Oral Presentation 12th Australasian Virology Society Meeting 2024

Air–Liquid-Interface Human Nasal Epithelium (ALI-HNE) Organoids For Assessing Neutralizing Antibodies To A SARS-Cov-2 Virus-Like Particle Vaccine Candidate (#105)

Julio Carrera Montoya 1 , Simon Collett 1 , Daniel Fernandez Ruiz 1 , Linda Earnest 1 , Melissa A. Edeling 1 , Ashley Huey Yiing Yap 1 , Chinn Yi Wong 1 , James P. Cooney 2 , Kathryn C. Davidson 2 , Jason Roberts 3 , Steven Rockman 4 , Bang M. Tran 5 , Julie L. McAuley 1 , Georgia Deliyannis 1 , Samantha L. Grimley 1 , Damian F. J. Purcell 1 , Shafagh A. Waters 6 , Dale I. Godfrey 1 , Dhiraj Hans 7 , Marc Pellegrini 2 , Jason M. Mackenzie 1 , Elizabeth Vincan 3 , William R. Heath 1 , Joseph Torresi 1
  1. Department of Microbiology and Immunology, University of Melbourne at The Peter Doherty Institute for Infection and Immunity, Melbourne, VIC 3000, Australia
  2. Walter and Eliza Hall Institute of Medical Research, Melbourne 3052, VIC, Australia
  3. Victorian Infectious Diseases Reference Laboratory, Doherty Institute for Infection and Immunity, Royal Melbourne Hospital, Melbourne, VIC, Australia
  4. Vaccine Innovation Unit, Seqirus, Parkville 3052, Australia, Seqirus, Parkville, VIC, Australia
  5. Department of Infectious Diseases, University of Melbourne at the Peter Doherty Institute for Infection and Immunity, Melbourne, VIC, Australia
  6. School of Women’s and Children’s Health, Faculty of Medicine, University of New South Wales, Sydney, NSW, Australia
  7. Research, Innovation & Commercialisation, Faculty of Medicine, Dentistry & Health Sciences, The University of Melbourne, Parkville, VIC, Australia

Existing mRNA COVID-19 vaccines have demonstrated efficacy in reducing severe cases and fatalities. However, their effectiveness against infections caused by emerging SARS-CoV-2 variants has diminished, highlighting the need for the development of alternative vaccines approaches. Next-generation vaccines should ideally elicit broader and more sustained immune responses to effectively counteract new variants. Moreover, the development of in vitro assays that more accurately represent virus neutralization in humans would greatly enhance the analysis of protective vaccine-induced antibody responses. 

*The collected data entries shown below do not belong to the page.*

--- config.mk ---
export PLATFORM = sky130hd
export DESIGN_NAME = hazard_ctrl
export DESIGN_NICKNAME = d
export VERILOG_FILES = /design/src/rtl/hazard_ctrl_pkg.sv /design/src/rtl/hazard_ctrl_sat_counter.sv /design/src/rtl/hazard_ctrl.sv
export SDC_FILE = /design/constraint.sdc
export NUM_CORES = 1
export LEC_CHECK = 0
export CORE_MARGIN = 1
export CORE_UTILIZATION = 43
export CTS_CLUSTER_DIAMETER = 100
export DETAILED_ROUTE_END_ITERATION = 8
export GPL_TIMING_DRIVEN = 0
export PLACE_DENSITY = 0.77
export SYNTH_ARGS = -nofsm -noshare
export SYNTH_HDL_FRONTEND = slang
export SYNTH_SLANG_ARGS = --single-unit
--- constraint.sdc ---
create_clock -name clk_HZ -period 1.68 [get_ports clk_HZ]
set_input_delay 0.252 -clock clk_HZ [delete_from_list [all_inputs] [get_ports clk_HZ]]
set_output_delay 0.252 -clock clk_HZ [all_outputs]
set_load 0.02 [all_outputs]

In this study, we present findings from a SARS-CoV-2 VLP vaccine that includes three key structural proteins: Spike (S), Envelope (E), and Membrane (M). The VLP vaccine effectively produced neutralising antibodies, as determined by a surrogate virus neutralization test, and induced virus-specific T-cell responses. These responses were predominantly CD4+, although CD8+ T cell responses were also detected. The adjuvanted vaccine provided complete protection against live virus challenge in mice. 

Furthermore, we utilized air–liquid-interface (ALI)-differentiated human nasal epithelium (HNE) as an in vitro system to more authentically model human SARS-CoV-2 infection and neutralisation. Our results show that immune sera from VLP-vaccinated mice completely neutralized SARS-CoV-2 infection, demonstrating the potential of the ALI-HNE system to assess vaccine-induced neutralizing antibodies. These findings underscore the promise of VLP-based vaccines and advanced in-vitro systems in the development of effective next-generation COVID-19 vaccines and other respiratory viruses.